(Collection entries)
▬▬▬
--- config.mk ---
export PLATFORM = sky130hd
export DESIGN_NAME = add_pipeline_16bit
export DESIGN_NICKNAME = d
export VERILOG_FILES = /design/src/rtl/add_pipeline_16bit.sv
export SDC_FILE = /design/constraint.sdc
export NUM_CORES = 1
export LEC_CHECK = 0
export BUFFER_PORTS_ARGS = -buffer_cell sky130_fd_sc_hd__buf_2
export CORE_AREA = 2 2 139 141
export CTS_BUF_LIST = sky130_fd_sc_hd__clkbuf_4
export DETAILED_ROUTE_END_ITERATION = 8
export DIE_AREA = 0 0 141 143
export PLACE_DENSITY = 0.82
export SLEW_MARGIN = 30
export SYNTH_ARGS = -nofsm -noshare
export SYNTH_HDL_FRONTEND = slang
export SYNTH_SLANG_ARGS = --single-unit
--- constraint.sdc ---
create_clock -name clk -period 7.1 [get_ports clk]
set_clock_uncertainty 0.05 [all_clocks]
set_input_delay 1.42 -clock clk [delete_from_list [all_inputs] [get_ports clk]]
set_output_delay 1.42 -clock clk [all_outputs]
set_load 0.01 [all_outputs]
--- src/rtl/add_pipeline_16bit.sv ---
// Fully pipelined nine-operand unsigned adder: one operand set per clock, four-edge latency.
// Adder tree 4+2+1 with c9 carried alongside in a delay line until the final stage.
module add_pipeline_16bit #(
  parameter int unsigned DATA_W = 16,
  parameter int unsigned SUM_W  = 20
) (
  input  logic              clk,
  input  logic              rst_n,
  input  logic [DATA_W-1:0] c1,
  input  logic [DATA_W-1:0] c2,
  input  logic [DATA_W-1:0] c3,
  input  logic [DATA_W-1:0] c4,
  input  logic [DATA_W-1:0] c5,
  input  logic [DATA_W-1:0] c6,
  input  logic [DATA_W-1:0] c7,
  input  logic [DATA_W-1:0] c8,
  input  logic [DATA_W-1:0] c9,
  output logic [SUM_W-1:0]  sum
);

  localparam int unsigned PW = DATA_W + 1;
  localparam int unsigned QW = DATA_W + 2;
  localparam int unsigned RW = DATA_W + 3;

  logic [PW-1:0]     p1_q, p2_q, p3_q, p4_q;
  logic [QW-1:0]     q1_q, q2_q;
  logic [RW-1:0]     r_q;
  logic [DATA_W-1:0] d1_q, d2_q, d3_q;
  logic [SUM_W-1:0]  sum_q;

  logic [PW-1:0]    p1_d, p2_d, p3_d, p4_d;
  logic [QW-1:0]    q1_d, q2_d;
  logic [RW-1:0]    r_d;
  logic [SUM_W-1:0] sum_d;

  // Each stage widens by one bit so no carry is ever dropped.
  always_comb begin
    p1_d  = PW'(c1) + PW'(c2);
    p2_d  = PW'(c3) + PW'(c4);
    p3_d  = PW'(c5) + PW'(c6);
    p4_d  = PW'(c7) + PW'(c8);
    q1_d  = QW'(p1_q) + QW'(p2_q);
    q2_d  = QW'(p3_q) + QW'(p4_q);
    r_d   = RW'(q1_q) + RW'(q2_q);
    sum_d = SUM_W'(r_q) + SUM_W'(d3_q);
  end

  // Reset is active-high despite the rst_n name.
  always_ff @(posedge clk) begin
    if (rst_n) begin
      p1_q  <= '0;
      p2_q  <= '0;
      p3_q  <= '0;
      p4_q  <= '0;
      d1_q  <= '0;
      q1_q  <= '0;
      q2_q  <= '0;
      d2_q  <= '0;
      r_q   <= '0;
      d3_q  <= '0;
      sum_q <= '0;
    end else begin
      p1_q  <= p1_d;
      p2_q  <= p2_d;
      p3_q  <= p3_d;
      p4_q  <= p4_d;
      d1_q  <= c9;
      q1_q  <= q1_d;
      q2_q  <= q2_d;
      d2_q  <= d1_q;
      r_q   <= r_d;
      d3_q  <= d2_q;
      sum_q <= sum_d;
    end
  end

  assign sum = sum_q;

endmodule

==> impl_metrics.ini <==
[route]
vias_per_cell = 5.43
top_layer = met4
dr.pass1.iters = 5
initialDrtViolationCount = 397
dr_wl_met2_um = 9700
antenna_left = 0
drc_errors = 0
dr_wl_met3_um = 890
wirelength_um = 21100
via_count = 8603
met1_length_um = 10100
wl_per_cell_um = 13.3

[logic_synthesis]
synth_top_area_cell = dfxtp_1
synth_fp_nets = 1464
ys_seq_area_frac = 0.357
syn_inst = 1178
synth_edf_count = 0
ys_warn_count = 0
syn_area_um2 = 10700
postSynth.asyncResetShare = 0
synth_top_area_frac = 0.357
synth_seq_cells = 191
synthFlopType = dfxtp_1
syn_avg_cell_area_um2 = 9.09
synth_area_leaders = dfxtp_1 (36%), ha_1 (15%), nor2_1 (5.3%), nor2b_1 (4.9%), xor2_1 (3.8%)
yosysUniqueCellTypes = 67

[finish]
fillCellCount = 1555
syn2layout_area_growth_pct = 12.4
final_common_cell = dfxtp_1
final_cell_mix = dfxtp_1 (191), buf_2 (164), nor2_1 (152)
final_net_count = 1622
seqCellArea_um2 = 3820
multiInputGateArea_um2 = 6650
drive_gt1_frac = 0.165

[setup_path]
r2r_setup_slack_ns = 4.43
r2r_end = q2_q[16]
cp_top_family = compound AO/OA/AOI/OAI gates
cp_slowest_cell = a2111oi_0
worstPathArrival_ns = 3.78
critPathMaxFanout = 3
crit_buf_inv = 1
crit_required_ns = 7.49
path_cells = buf_2, ha_1, fa_1, a21o_1, a31oi_1, o21ai_1, a2111oi_0, o21bai_1, xnor2_1, nor2_1
worstSetupPathType = in2reg
reg2regPathDepth = 10
cpPeakStageDelay_ns = 0.64
timing.rr.start = p3_q[0]
cp-end-kind = register
cp-start-kind = input pin

[global_routing]
grt_max_degree = 131
antenna_found_initial = 1
track_usage = 0.211
grt_pass1_vias = 7934
grt.overflow.total = 0
grt_pass1_wl_um = 35100

[clock_network]
clk_latency_ns = 0.58
cts_hold_buf = 0
post_cts_resized = 0
clk_pin_slew_worst_paths_ns = 0.14
h-tree-depth = 4
post-cts-setup-buffers = 0
numCtsBuffers = 17
tritoncts = built
clockBufferDepth = 2
clock_sink_count = 191
cts.root.buffer_cell = clkbuf_4

[sta]
max_freq_ghz = 0.295
hold_violations = 0
hold_slack_ns = 0.401
tns_ns = 0
grt_setup_unrepaired = no
fin_crit_sh = 0.477
setup_violations = 0
relSlewSlack = 0.405
fin_crit_ns = 3.39
slew_violations = 0
worst_pin_slew_ns = 0.892

[hold_path]
hold_path_class = reg2reg
hold_path.startpoint = d2_q[1]
whs_path_depth = 1
min_to = d3_q[1]

[placement]
dp_hpwl_um = 16400
io_buffer_count = 165
gp_congestion = 0.900

[power_and_ir_drop]
combPwrFrac = 0.328
clkPwrFrac = 0.212
seqPwrFrac = 0.460
p_leak_uw = 0.00565
p_int_uw = 1850
p_switching_uw = 917
power.density_nw_per_um2 = 230
power_uw = 2770
switching_share = 0.332
ir_worst_vdd_mv = 0.101

[floorplan]
core_um2 = 18600
initial_core_util = 0.576
core.rowCount = 50
pin_count = 166
die_h_um = 143
fp.dieArea_um2 = 20200
die_w_um = 141

[run]
drv_cap = 0

[outcome]
status = completed
layout make-up:
type / count / area share
tap: 234 / 0.0243
clock buffer: 19 / 0.0119
multi-input combinational: 926 / 0.553
inverter: 34 / 0.0106
antenna: 1 / 0.000208
timing repair buffer: 166 / 0.0698
clock inverter: 13 / 0.0128
sequential: 191 / 0.318
registers in the layout, indices dropped and copies added, names as in the netlist:
name and cells:
sum 20, p3_q 17, d3_q 16, q2_q 18, r_q 19, d2_q 16
p4_q 17, p1_q 17, d1_q 16, q1_q 18, p2_q 17
metal layers:
metal	GRT usage	vias to the layer above
li1	-	4535
met1	0.276	3817
met2	0.357	224
met3	0.0372	27
met4	0.0653	0
met5	0	-
power groups by stage:
stage                     Clock, uW  Combinational, uW  Sequential (uW)
after floorplan                   0                684             1280
after global placement            0                880             1290
after detailed placement          0                895             1300
after CTS                       606                905             1270
after global routing            655               1020             1280
final                           587                908             1270
cell usage after synthesis, drive strengths merged (3+ instances only):
cell	instances
dfxtp	191
nor2	152
ha	132
nor2b	85
o21ai	72
a21oi	71
a21o	48
xor2	46
nand2	35
inv	33
xnor2	33
a211oi	31
clkbuf	23
nor3	23
nand2b	17
o21a	17
a31oi	15
nand3	14
and3	13
o21bai	12
nand4	10
and2	9
fa	8
mux2	8
o211ai	8
o31a	7
o31ai	6
a221oi	5
or3	5
a21boi	4
a41oi	4
buf	4
a2111oi	3
o311ai	3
▬▬▬
### WHAT THIS TASK INVOLVES
Every line of the entries above that includes "kind" should be copied.

### TASK ANSWER
cp-end-kind = register
cp-start-kind = input pin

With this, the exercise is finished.